We must understand reversible processes as a prerequisite to studying reversible cycles. A reversible process is very similar to a quasi-equilibrium process, where process passes through a series of equilibrium states. The preconditions for a thermodynamically reversible process are as follows:

Additional preconditions concerning non-linear mechanical properties, electrical resistivity and chemical properties are not required in these notes.

DISCLAIMER: The following three examples concerning reversibility/ irreversibility are my own ideas that have yet to be formally peer-reviewed. I hope these slide shows and animations communicate ideas easily, so that the accepted text books will become easier to understand.

Example of solid-to-solid friction and irreversibility

Consider a simple mechanical analogy. A skier starts their journey in a U-shaped valley, from rest, on a slope at a height z=100 m above the valley floor. The system (human + skis) passes through state 1, state 2 and back to state 1.
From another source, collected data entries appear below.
[src/rtl/ddo_pkg.sv]
// ----------------------------------------------------------------------------
// ddo_pkg
// Shared constants, types and tables for the differential drive odometry
// block: register indexes, reset values, CORDIC settings and arctangents.
// ----------------------------------------------------------------------------
package ddo_pkg;

    localparam int CORDIC_STEPS = 16;
    localparam int STEP_W       = (CORDIC_STEPS > 1) ? $clog2(CORDIC_STEPS) : 1;

    // 0.60725293500888 in Q2.30, held at the CORDIC datapath width
    localparam logic signed [33:0] CORDIC_GAIN = 34'sd652032874;

    localparam logic [1:0] REG_DIST   = 2'd0;
    localparam logic [1:0] REG_PERIOD = 2'd1;
    localparam logic [1:0] REG_RATE   = 2'd2;
    localparam logic [1:0] REG_TURNS  = 2'd3;

    localparam logic [31:0] DIST_RESET   = 32'd25108448;
    localparam logic [15:0] PERIOD_RESET = 16'd50;
    localparam logic [31:0] RATE_RESET   = 32'd1310720;
    localparam logic [31:0] TURNS_RESET  = 32'd1667232380;

    typedef struct packed {
        logic        start;
        logic [31:0] angle;
    } t_cordic_req;

    typedef struct packed {
        logic               done;
        logic signed [32:0] cos_q30;
        logic signed [32:0] sin_q30;
    } t_cordic_res;

    // atan(2^-i) as a binary angle, 2^32 per turn
    function automatic logic [31:0] atan_q32(input logic [4:0] idx);
        logic [31:0] v;
        unique case (idx)
            5'd0:  v = 32'h2000_0000;
            5'd1:  v = 32'h12E4_051E;
            5'd2:  v = 32'h09FB_385B;
            5'd3:  v = 32'h0511_11D4;
            5'd4:  v = 32'h028B_0D43;
            5'd5:  v = 32'h0145_D7E1;
            5'd6:  v = 32'h00A2_F61E;
            5'd7:  v = 32'h0051_7C55;
            5'd8:  v = 32'h0028_BE53;
            5'd9:  v = 32'h0014_5F2F;
            5'd10: v = 32'h000A_2F98;
            5'd11: v = 32'h0005_17CC;
            5'd12: v = 32'h0002_8BE6;
            5'd13: v = 32'h0001_45F3;
            5'd14: v = 32'h0000_A2FA;
            5'd15: v = 32'h0000_517D;
            5'd16: v = 32'h0000_28BE;
            5'd17: v = 32'h0000_145F;
            5'd18: v = 32'h0000_0A30;
            5'd19: v = 32'h0000_0518;
            5'd20: v = 32'h0000_028C;
            5'd21: v = 32'h0000_0146;
            5'd22: v = 32'h0000_00A3;
            5'd23: v = 32'h0000_0051;
            5'd24: v = 32'h0000_0029;
            5'd25: v = 32'h0000_0014;
            5'd26: v = 32'h0000_000A;
            5'd27: v = 32'h0000_0005;
            5'd28: v = 32'h0000_0003;
            5'd29: v = 32'h0000_0001;
            5'd30: v = 32'h0000_0001;
            5'd31: v = 32'h0000_0000;
        endcase
        return v;
    endfunction

endpackage

[src/rtl/ddo_cordic.sv]
// ----------------------------------------------------------------------------
// ddo_cordic
// Iterative rotation-mode CORDIC: cosine and sine of a binary angle in Q2.30,
// one micro-rotation per cycle after a quadrant reduction.
// ----------------------------------------------------------------------------
module ddo_cordic
    import ddo_pkg::*;
(
    input  logic        i_clk,
    input  logic        i_rst_n,
    input  t_cordic_req i_req,
    output t_cordic_res o_res
);

    logic                    r_busy;
    logic                    r_fin;
    logic                    r_done;
    logic [STEP_W-1:0]       r_cnt;
    logic signed [33:0]      r_x;
    logic signed [33:0]      r_y;
    logic signed [33:0]      r_z;
    logic [1:0]              r_q;
    logic signed [32:0]      r_cos;
    logic signed [32:0]      r_sin;

    logic [31:0]             rot;
    logic [1:0]              q_start;
    logic [31:0]             z_start;
    logic signed [33:0]      dx;
    logic signed [33:0]      dy;
    logic signed [33:0]      atan_v;
    logic signed [33:0]      n_x;
    logic signed [33:0]      n_y;
    logic signed [33:0]      n_z;
    logic signed [33:0]      n_cos;
    logic signed [33:0]      n_sin;
    logic                    last;

    always_comb begin
        rot     = i_req.angle + 32'h2000_0000;
        q_start = rot[31:30];
        z_start = i_req.angle - {q_start, 30'd0};
        dx      = r_x >>> r_cnt;
        dy      = r_y >>> r_cnt;
        atan_v  = {2'b00, atan_q32(5'(r_cnt))};
        last    = (r_cnt == STEP_W'(CORDIC_STEPS - 1));
        if (!r_z[33]) begin
            n_x = r_x - dy;
            n_y = r_y + dx;
            n_z = r_z - atan_v;
        end else begin
            n_x = r_x + dy;
            n_y = r_y - dx;
            n_z = r_z + atan_v;
        end
        unique case (r_q)
            2'd0: begin
                n_cos = r_x;
                n_sin = r_y;
            end
            2'd1: begin
                n_cos = -r_y;
                n_sin = r_x;
            end
            2'd2: begin
                n_cos = -r_x;
                n_sin = -r_y;
            end
            2'd3: begin
                n_cos = r_y;
                n_sin = -r_x;
            end
        endcase
    end

    always_ff @(posedge i_clk) begin
        if (!i_rst_n) begin
            r_busy <= 1'b0;
            r_fin  <= 1'b0;
            r_done <= 1'b0;
        end else if (i_req.start) begin
            r_busy <= 1'b1;
            r_fin  <= 1'b0;
            r_done <= 1'b0;
        end else if (r_busy && last) begin
            r_busy <= 1'b0;
            r_fin  <= 1'b1;
        end else if (r_fin) begin
            r_fin  <= 1'b0;
            r_done <= 1'b1;
        end
    end

    always_ff @(posedge i_clk) begin
        if (i_req.start) begin
            r_x   <= CORDIC_GAIN;
            r_y   <= '0;
            r_z   <= 34'($signed(z_start));
            r_q   <= q_start;
            r_cnt <= '0;
        end else if (r_busy) begin
            r_x   <= n_x;
            r_y   <= n_y;
            r_z   <= n_z;
            r_cnt <= r_cnt + 1'b1;
        end
        if (r_fin) begin
            r_cos <= n_cos[32:0];
            r_sin <= n_sin[32:0];
        end
    end

    assign o_res.done    = r_done;
    assign o_res.cos_q30 = r_cos;
    assign o_res.sin_q30 = r_sin;

endmodule

[config.mk]
export PLATFORM = sky130hd
export DESIGN_NAME = ddo_cordic
export DESIGN_NICKNAME = d
export VERILOG_FILES = /design/src/rtl/ddo_pkg.sv /design/src/rtl/ddo_cordic.sv
export SDC_FILE = /design/constraint.sdc
export NUM_CORES = 1
export LEC_CHECK = 0
export BUFFER_PORTS_ARGS = -buffer_cell sky130_fd_sc_hd__buf_2
export CAP_MARGIN = 10
export CORE_UTILIZATION = 42
export CTS_CLUSTER_SIZE = 16
export DETAILED_ROUTE_END_ITERATION = 6
export GPL_TIMING_DRIVEN = 0
export HOLD_SLACK_MARGIN = 0.15
export MAX_ROUTING_LAYER = met4
export PLACE_DENSITY = 0.64
export SETUP_SLACK_MARGIN = 0.3
export SLEW_MARGIN = 10
export SYNTH_ARGS = -nofsm -noshare
export SYNTH_HDL_FRONTEND = slang
export SYNTH_SLANG_ARGS = --single-unit
[constraint.sdc]
create_clock -name i_clk -period 12.3 [get_ports i_clk]
set_clock_uncertainty 0.2 [all_clocks]
set_input_delay 1.845 -clock i_clk [delete_from_list [all_inputs] [get_ports i_clk]]
set_output_delay 1.845 -clock i_clk [all_outputs]
set_load 0.02 [all_outputs]
==> results_dict.tcl <==
set metrics [dict create \
    run_status "completed" \
    end_kind "register" \
    half_perimeter_wire_length_of_the_detailed_placement_result_mm 63.63 \
    worst_slew_margin_rel_pct 14.14 \
    rsz0062_at_grt "false" \
    final.setup.worst_slack_ps 4038 \
    ctsHoldBuffers 0 \
    layout_worst_path_cycle_share_pct 67.17 \
    ys_seq_elements 207 \
    grt_util_all_layers_pct 33.34 \
    critical_path.max_fanout 10 \
    drt-vias-per-instance 6.138 \
    tritoncts.num_buffers 26 \
    drtAntennaViolNets 0 \
    cts-htree-levels 1 \
    postSynthCellCount 2343 \
    finalWirelength_mm 80.97 \
    overflow 0 \
    synth_top_cells_by_area "edfxtp_1, dfxtp_1, mux4_2" \
    std_cell_rows 80 \
    fin_crit_ps 8262 \
    starting_drt_drc_count 1612 \
    cts.repair_timing.setup_buffer_count 0 \
    drc_violation_count_after_routing 0 \
    worst_hold_path_type "register to register" \
    path_clk_slew_ps 60 \
    post_synth_most_frequent_cells "nand2_1, nor2_1, a21oi_1, xnor2_1, o21ai_0" \
    yosysMostFrequentCell "nand2_1" \
    antenna_diode_count 0 \
    first_global_vias 19163 \
    post_route_cells_drive_above_1_share_pct 14.00 \
    worst_slew_pin_slew_ps 1288 \
    detail_route.first_pass.iterations 6 \
    cts_repair_resize_count 0 \
    post_layout_net_count 2625 \
    clockBufferDepth 3 \
    chipWidth_um 222.8 \
    grt_max_degree 68 \
    synth.yosys.seq_area_share_pct 25.23 \
    fin_worst_hold_slack_ps 276.8 \
    number_of_antenna_violations_at_the_first_check_in_global_routing 1 \
    clk-insertion-delay-late_ps 570 \
    synth_warnings 0 \
    worstPathArrival_ps 8530 \
    tritoncts_num_sinks 207 \
    tritoncts "built" \
    ios 102 \
    yosysTopAreaCell "edfxtp_1" \
    setup_viol 0 \
    pre_cts_ws_ps 4297 \
    clock.fmax_mhz 121.0 \
    max_cap_viol_count 0 \
    die_y_um 222.8 \
    syn-num-nets 2495 \
    critPathKind "register to register" \
    syn_to_final_growth_pct 10.73 \
    dominant_synthesized_flop_cell "dfxtp_1" \
    async_reset_ff_share_pct 0 \
    portBuffers 101 \
    power_leakage_nw 9.220 \
    synth_cell_area_sq_um 20470 \
    place.gp.congestion 1.038 \
    clock-root-buffer "clkbuf_16" \
    post-synth-top-area-fraction_pct 14.96 \
    power_per_cell_area_nw_per_um2 294.6 \
    wl_per_cell_um 26.05 \
    die_area_sq_um 49630 \
    worst_setup_path_start_kind "register" \
    setup_total_neg_slack_ps 0 \
    synth_edf_count 102 \
    dr_total_vias 19076 \
    synth.distinct_cells 99 \
    avgSynthCellArea_sq_um 8.738 \
    final_hold_viol_count 0 \
    required_ps 12570 \
    first_pass_grt_wire_length_mm 120.2 \
    report.final.slew_viol_count 0 \
    starting_utilization_of_the_core_area_pct 42.70 \
    core_area_sq_um 47950 \
    peakVddDrop_v 0.0001813 \
]
[flip-flops by register name, indices dropped and copies added (netlist names)]
| register | cells |
|---|---|
| r_busy | 1 |
| r_x | 34 |
| r_done | 1 |
| r_cnt | 4 |
| r_q | 2 |
| atan_v | 30 |
| r_fin | 1 |
| r_cos | 33 |
| r_sin | 33 |
| r_y | 34 |
| r_z | 34 |
==> src/design/geiger_dose_rate_monitor_top.sv <==
// Top level of the Geiger dose rate monitor: watchdog, sequencer and result register.
// Depends on gdrm_pkg, gdrm_in_if, gdrm_out_if, gdrm_mul and gdrm_div.
//
// Usage: once per second the source offers a counter snapshot and the uptime on i_item.
// The block runs a silence watchdog, corrects the count delta for tube dead time,
// smooths counts per minute, converts to nSv/h and adds the corrected count to a 64-bit
// total. Each item gives exactly one result item on o_res.
// Throughput: one item at a time. The work is done by the shared bit-serial units: the
// 16-step multiplier runs up to four passes and the 48-step divider up to two per item.
// A saturated dead-time correction skips the first divider pass, and a fault tick skips
// every step before the dose conversion.
// i_item.ready is high whenever the sequencer is idle, also while a finished result still
// waits in the output register; a stalled receiver only holds the sequencer in its last
// step until the register frees up.
// Configuration: i_cfg_we writes i_cfg_data into register i_cfg_idx (coefficient, dead
// time, conversion factor, silence limit); write only while idle.
// Reset: synchronous, active low; it restores the register defaults, clears watchdog,
// smoothing and total state and empties the output register.
module geiger_dose_rate_monitor_top (
    input  logic                                  i_clk,
    input  logic                                  i_rst_n,
    gdrm_in_if.sink                               i_item,
    gdrm_out_if.source                            o_res,
    input  logic                                  i_cfg_we,
    input  logic [gdrm_pkg::CFG_IDX_BITS-1:0]     i_cfg_idx,
    input  logic [gdrm_pkg::CFG_DATA_BITS-1:0]    i_cfg_data
);
    localparam int QB  = gdrm_pkg::Q_BITS;
    localparam int FB  = gdrm_pkg::FRAC_BITS;
    localparam int AB  = gdrm_pkg::ACC_BITS;
    localparam int MB  = gdrm_pkg::MCAND_BITS;
    localparam int CB  = gdrm_pkg::CNT_BITS;
    localparam int TB  = gdrm_pkg::TIME_BITS;
    localparam int RB  = gdrm_pkg::DIVR_BITS;
    localparam int DB  = gdrm_pkg::DVD_BITS;
    localparam int RND_BITS = QB - FB + 1;
    // Top bits of the dead-time numerator (cps * 1e9) that sit above the Q.48 range.
    localparam int NUM_HI_LSB  = DB - FB;
    localparam int NUM_HI_BITS = CB + RB - NUM_HI_LSB;

    // Configuration registers.
    logic [gdrm_pkg::COEF_BITS-1:0]  r_coef;
    logic [gdrm_pkg::DT_BITS-1:0]    r_dt;
    logic [gdrm_pkg::CONV_BITS-1:0]  r_conv;
    logic [gdrm_pkg::LIMIT_BITS-1:0] r_limit;

    // Sequencer and model state.
    gdrm_pkg::t_state r_state, n_state;
    logic [CB-1:0]                   r_seen, r_prev;
    logic [TB-1:0]                   r_last;
    logic                            r_fault;
    logic [QB-1:0]                   r_smooth;
    logic [gdrm_pkg::TOTAL_BITS-1:0] r_total;

    // Per-item working registers.
    logic [CB-1:0]       r_cnt_in, r_cps;
    logic [TB-1:0]       r_now;
    logic                r_raised, r_cleared, r_sat, r_lossov;
    logic [RB-1:0]       r_den;
    logic [QB-1:0]       r_corr, r_cpm;
    logic [RND_BITS-1:0] r_rnd;

    // Result register.
    logic                            r_ov;
    logic [gdrm_pkg::DOSE_BITS-1:0]  r_o_dose;
    logic [gdrm_pkg::TOTAL_BITS-1:0] r_o_total;
    logic                            r_o_fault, r_o_raised, r_o_cleared, r_o_sat;

    // Arithmetic units.
    gdrm_pkg::t_mul_req  mul_req;
    gdrm_pkg::t_div_req  div_req;
    gdrm_pkg::t_unit_sts mul_sts, div_sts;
    logic signed [AB-1:0] mul_acc;
    logic [DB-1:0]        div_quot;

    // Combinational helpers.
    logic                            in_fire, out_free, load_out;
    logic                            pulse, silent, ok;
    logic [CB-1:0]                   cps_w;
    logic [NUM_HI_BITS-1:0]          num_hi;
    logic                            quot_ovf;
    logic [QB+5:0]                   cpm60;
    logic signed [MB-1:0]            smooth_diff;
    logic signed [AB-1:0]            smooth_sum;
    logic [gdrm_pkg::CONV_BITS-1:0]  conv_eff;

    gdrm_mul u_mul (
        .i_clk   (i_clk),
        .i_rst_n (i_rst_n),
        .i_req   (mul_req),
        .o_sts   (mul_sts),
        .o_acc   (mul_acc)
    );

    gdrm_div u_div (
        .i_clk   (i_clk),
        .i_rst_n (i_rst_n),
        .i_req   (div_req),
        .o_sts   (div_sts),
        .o_quot  (div_quot)
    );

    // Configuration writes.
    always_ff @(posedge i_clk) begin
        if (!i_rst_n) begin
            r_coef  <= gdrm_pkg::COEF_RESET;
            r_dt    <= gdrm_pkg::DEAD_RESET;
            r_conv  <= gdrm_pkg::CONV_RESET;
            r_limit <= gdrm_pkg::LIMIT_RESET;
        end else if (i_cfg_we) begin
            case (i_cfg_idx)
                gdrm_pkg::CFG_COEF:  r_coef  <= i_cfg_data[gdrm_pkg::COEF_BITS-1:0];
                gdrm_pkg::CFG_DEAD:  r_dt    <= i_cfg_data[gdrm_pkg::DT_BITS-1:0];
                gdrm_pkg::CFG_CONV:  r_conv  <= i_cfg_data[gdrm_pkg::CONV_BITS-1:0];
                gdrm_pkg::CFG_LIMIT: r_limit <= i_cfg_data[gdrm_pkg::LIMIT_BITS-1:0];
                default: ;
            endcase
        end
    end

    // Watchdog, delta and arithmetic glue.
    always_comb begin
        in_fire  = i_item.valid && i_item.ready;
        out_free = !r_ov || o_res.ready;
        pulse    = (r_cnt_in != r_seen);
        silent   = ({1'b0, r_now} > ({1'b0, r_last} + (TB + 1)'(r_limit)));
        ok       = pulse || !silent;
        cps_w    = r_cnt_in - r_prev;
        num_hi   = mul_acc[CB+RB-1:NUM_HI_LSB];
        quot_ovf = ((RB)'(num_hi) >= r_den);
        cpm60    = ({6'b0, r_corr} << 6) - ({6'b0, r_corr} << 2);
        smooth_diff = $signed({{(MB-QB){1'b0}}, r_cpm}) -
                      $signed({{(MB-QB){1'b0}}, r_smooth});
        smooth_sum  = mul_acc + AB'(1 << (FB - 1));
        conv_eff = (r_conv == '0) ? gdrm_pkg::CONV_BITS'(1) : r_conv;
    end

    // Next state.
    always_comb begin
        n_state = r_state;
        case (r_state)
            gdrm_pkg::S_IDLE:   if (in_fire) n_state = gdrm_pkg::S_WATCH;
            gdrm_pkg::S_WATCH:  n_state = ok ? gdrm_pkg::S_LOSS : gdrm_pkg::S_DSTART;
            gdrm_pkg::S_LOSS:   if (mul_sts.done) n_state = gdrm_pkg::S_NUM;
            gdrm_pkg::S_NUM: begin
                if (mul_sts.done) begin
                    n_state = (r_lossov || quot_ovf) ? gdrm_pkg::S_CPM : gdrm_pkg::S_QDIV;
                end
            end
            gdrm_pkg::S_QDIV:   if (div_sts.done) n_state = gdrm_pkg::S_CPM;
            gdrm_pkg::S_CPM:    n_state = gdrm_pkg::S_DIFF;
            gdrm_pkg::S_DIFF:   n_state = gdrm_pkg::S_SMOOTH;
            gdrm_pkg::S_SMOOTH: if (mul_sts.done) n_state = gdrm_pkg::S_DSTART;
            gdrm_pkg::S_DSTART: n_state = gdrm_pkg::S_DMUL;
            gdrm_pkg::S_DMUL:   if (mul_sts.done) n_state = gdrm_pkg::S_DDIV;
            gdrm_pkg::S_DDIV:   if (div_sts.done) n_state = gdrm_pkg::S_DONE;
            gdrm_pkg::S_DONE:   if (out_free) n_state = gdrm_pkg::S_IDLE;
            default:            n_state = gdrm_pkg::S_IDLE;
        endcase
    end

    // Sequencer outputs: handshake and unit requests.
    always_comb begin
        i_item.ready = 1'b0;
        load_out     = 1'b0;
        mul_req      = '0;
        div_req      = '0;
        case (r_state)
            gdrm_pkg::S_IDLE: i_item.ready = 1'b1;
            gdrm_pkg::S_WATCH: begin
                // Loss term cps * dead time.
                if (ok) begin
                    mul_req.start  = 1'b1;
                    mul_req.mcand  = $signed({{(MB-gdrm_pkg::DT_BITS){1'b0}}, r_dt});
                    mul_req.mplier = cps_w;
                end
            end
            gdrm_pkg::S_LOSS: begin
                // Numerator cps * 1e9.
                if (mul_sts.done) begin
                    mul_req.start  = 1'b1;
                    mul_req.mcand  = $signed({{(MB-RB){1'b0}}, gdrm_pkg::NS_PER_S});
                    mul_req.mplier = r_cps;
                end
            end
            gdrm_pkg::S_NUM: begin
                // Fractional quotient cps * 1e9 * 2^FB / den.
                if (mul_sts.done && !r_lossov && !quot_ovf) begin
                    div_req.start    = 1'b1;
                    div_req.divisor  = r_den;
                    div_req.rem      = RB'(num_hi);
                    div_req.dividend = {mul_acc[NUM_HI_LSB-1:0], {FB{1'b0}}};
                end
            end
            gdrm_pkg::S_DIFF: begin
                // smoothed * 2^16 + coef * (cpm - smoothed).
                mul_req.start  = 1'b1;
                mul_req.init   = AB'($signed({1'b0, r_smooth}));
                mul_req.mcand  = smooth_diff;
                mul_req.mplier = r_coef;
            end
            gdrm_pkg::S_DSTART: begin
                // 2 * (smoothed * 1000 + conv * 2^(FB-1)).
                mul_req.start  = 1'b1;
                mul_req.init   = AB'($signed({1'b0, conv_eff}));
                mul_req.mcand  = $signed({{(MB-QB){1'b0}}, r_smooth});
                mul_req.mplier = gdrm_pkg::DOSE_SCALE;
            end
            gdrm_pkg::S_DMUL: begin
                if (mul_sts.done) begin
                    div_req.start    = 1'b1;
                    div_req.divisor  = RB'(conv_eff);
                    div_req.dividend = mul_acc[DB+FB:FB+1];
                end
            end
            gdrm_pkg::S_DONE: load_out = out_free;
            default: ;
        endcase
    end

    // Control state and model state.
    always_ff @(posedge i_clk) begin
        if (!i_rst_n) begin
            r_state  <= gdrm_pkg::S_IDLE;
            r_seen   <= '0;
            r_last   <= '0;
            r_prev   <= '0;
            r_fault  <= 1'b0;
            r_smooth <= '0;
            r_total  <= '0;
            r_ov     <= 1'b0;
        end else begin
            r_state <= n_state;
            if (r_state == gdrm_pkg::S_WATCH) begin
                if (pulse) begin
                    r_seen <= r_cnt_in;
                    r_last <= r_now;
                end
                if (ok) begin
                    r_prev <= r_cnt_in;
                end
                r_fault <= !ok;
            end
            if (r_state == gdrm_pkg::S_DIFF) begin
                r_total <= r_total + gdrm_pkg::TOTAL_BITS'(r_rnd);
            end
            if (r_state == gdrm_pkg::S_SMOOTH && mul_sts.done) begin
                r_smooth <= smooth_sum[QB+FB-1:FB];
            end
            if (load_out) begin
                r_ov <= 1'b1;
            end else if (o_res.ready) begin
                r_ov <= 1'b0;
            end
        end
    end

    // Per-item working registers and result payload.
    always_ff @(posedge i_clk) begin
        if (in_fire) begin
            r_cnt_in <= i_item.count_snapshot;
            r_now    <= i_item.uptime_s;
        end
        case (r_state)
            gdrm_pkg::S_WATCH: begin
                r_cps     <= cps_w;
                r_sat     <= 1'b0;
                r_raised  <= !ok && !r_fault;
                r_cleared <= ok && r_fault;
            end
            gdrm_pkg::S_LOSS: begin
                if (mul_sts.done) begin
                    r_lossov <= (mul_acc[CB+gdrm_pkg::DT_BITS-1:0] >=
                                 (CB + gdrm_pkg::DT_BITS)'(gdrm_pkg::NS_PER_S));
                    r_den    <= gdrm_pkg::NS_PER_S - mul_acc[RB-1:0];
                end
            end
            gdrm_pkg::S_NUM: begin
                // A non-positive denominator or a quotient beyond Q.48 saturates.
                if (mul_sts.done) begin
                    if (r_lossov) begin
                        r_corr <= gdrm_pkg::Q_MAX;
                        r_sat  <= 1'b1;
                    end else if (quot_ovf) begin
                        r_corr <= gdrm_pkg::Q_MAX;
                    end
                end
            end
            gdrm_pkg::S_QDIV: if (div_sts.done) r_corr <= div_quot;
            gdrm_pkg::S_CPM: begin
                r_cpm <= (r_corr > gdrm_pkg::CPM_LIMIT) ? gdrm_pkg::Q_MAX : cpm60[QB-1:0];
                r_rnd <= RND_BITS'(({1'b0, r_corr} + (QB + 1)'(1 << (FB - 1))) >> FB);
            end
            default: ;
        endcase
        if (load_out) begin
            r_o_dose    <= (|div_quot[DB-1:gdrm_pkg::DOSE_BITS]) ?
                           {gdrm_pkg::DOSE_BITS{1'b1}} : div_quot[gdrm_pkg::DOSE_BITS-1:0];
            r_o_total   <= r_total;
            r_o_fault   <= r_fault;
            r_o_raised  <= r_raised;
            r_o_cleared <= r_cleared;
            r_o_sat     <= r_sat;
        end
    end

    assign o_res.valid           = r_ov;
    assign o_res.dose_rate_nsv_h = r_o_dose;
    assign o_res.total_count     = r_o_total;
    assign o_res.detector_fault  = r_o_fault;
    assign o_res.fault_raised    = r_o_raised;
    assign o_res.fault_cleared   = r_o_cleared;
    assign o_res.rate_saturated  = r_o_sat;

    // A unit is never restarted while it still iterates.
    a_mul_free: assert property (@(posedge i_clk) disable iff (!i_rst_n)
        mul_req.start |-> !mul_sts.busy)
        else $error("multiplier restarted while busy");

    a_div_free: assert property (@(posedge i_clk) disable iff (!i_rst_n)
        div_req.start |-> !div_sts.busy)
        else $error("divider restarted while busy");

    // An accepted item always enters the watchdog step next.
    a_accept_watch: assert property (@(posedge i_clk) disable iff (!i_rst_n)
        in_fire |=> (r_state == gdrm_pkg::S_WATCH))
        else $error("accepted item did not reach the watchdog");

    // A new fault skips processing and goes straight to the dose conversion.
    a_fault_skip: assert property (@(posedge i_clk) disable iff (!i_rst_n)
        $rose(r_fault) |-> (r_state == gdrm_pkg::S_DSTART))
        else $error("fault tick did not skip processing");

    // A raised fault is reported together with the fault state, never with the cleared or saturated flag.
    a_raised_fault: assert property (@(posedge i_clk) disable iff (!i_rst_n)
        (r_ov && r_o_raised) |-> (r_o_fault && !r_o_cleared && !r_o_sat))
        else $error("inconsistent fault flags in result item");
endmodule
File: src/rtl/core/cht_mul.sv
// Registered signed multiplier shared by the line evaluation and the redundancy test.
module cht_mul
  import cht_pkg::*;
(
  input  logic                    clk,
  input  logic signed [MUL_W-1:0] a,
  input  logic signed [MUL_W-1:0] b,
  output logic signed [MP_W-1:0]  p
);

  // One product per cycle, result registered.
  always_ff @(posedge clk) begin
    p <= a * b;
  end

endmodule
Consider the net effect of the simple cycle 1-2-1. A frictionless version  of 1-2-1 can happen with no work transfer to the skier and no heat transfer to the surroundings (snow). However, friction demands that some applied work is irreversibly converted to heat and transferred to the surroundings (i.e. the snow). 

Example 4.020: With regard to the skier described above, (a) confirm that no mechanical work is required for the frictionless journey, (b) comment on the additional work required with friction. Explain why friction makes the descent thermodynamically irreversible? Make the additional assumption that the skis maintain instantaneous thermal equilibrium with surrounding snow (=at the same temperature). Also ignore aerodynamic drag.


During a cyclic process any friction causes the surroundings to transfer extra work irreversibly to the system, and the system to transfer extra heat irreversibly to the surroundings.

  1. Problem Statement: Classification of processes - thermodynamically reversible or thermodynamically irreversible.

  2. Diagram:

    Figure Example 4.020: Simple mechanical problem demonstrating reversibility (a) frictionless process with no heat and work transfer (b) friction applies during descent, causing irreversible heat and work transfer.

  3. Assumptions: See problem description. Also, a frictionless ascent (for the sake of simplicity).

  4. Physical Laws: First Law, relates friction work to heat transfer. Energy balance relates potential energy, kinetic energy and friction work.

  5. Calculation: For process 1-to-2 write the energy balance as,

    $$ W_{12} + Q_{12} = KE_2+PE_2-KE_1-PE_1 = m(\frac{v_2^2-v_1^2}{2} +g (z_2-z_1)) $$

    (a) Frictionless case: In the absence of friction there is no heat loss and \( Q_{12}= 0 \) and we are asked to confirm that \( W_{12}=0 \). If we put numbers into the above equation,

    $$ W_{12} = m ( \frac{44.3^2-0^2}{2} +9.81(0-100)) = m \times 0 = 0 \quad (3s.f.) $$

    This is a simple conversion of potential energy to kinetic energy. The reverse conversion happens on the ascent (with process 2-3 equivalent to a process 2-1), with zero work required. No work is transferred from the surroundings to the system, and in the absence of friction no heat is transferred from the system to the surroundings. The (frictionless) descent is reversible.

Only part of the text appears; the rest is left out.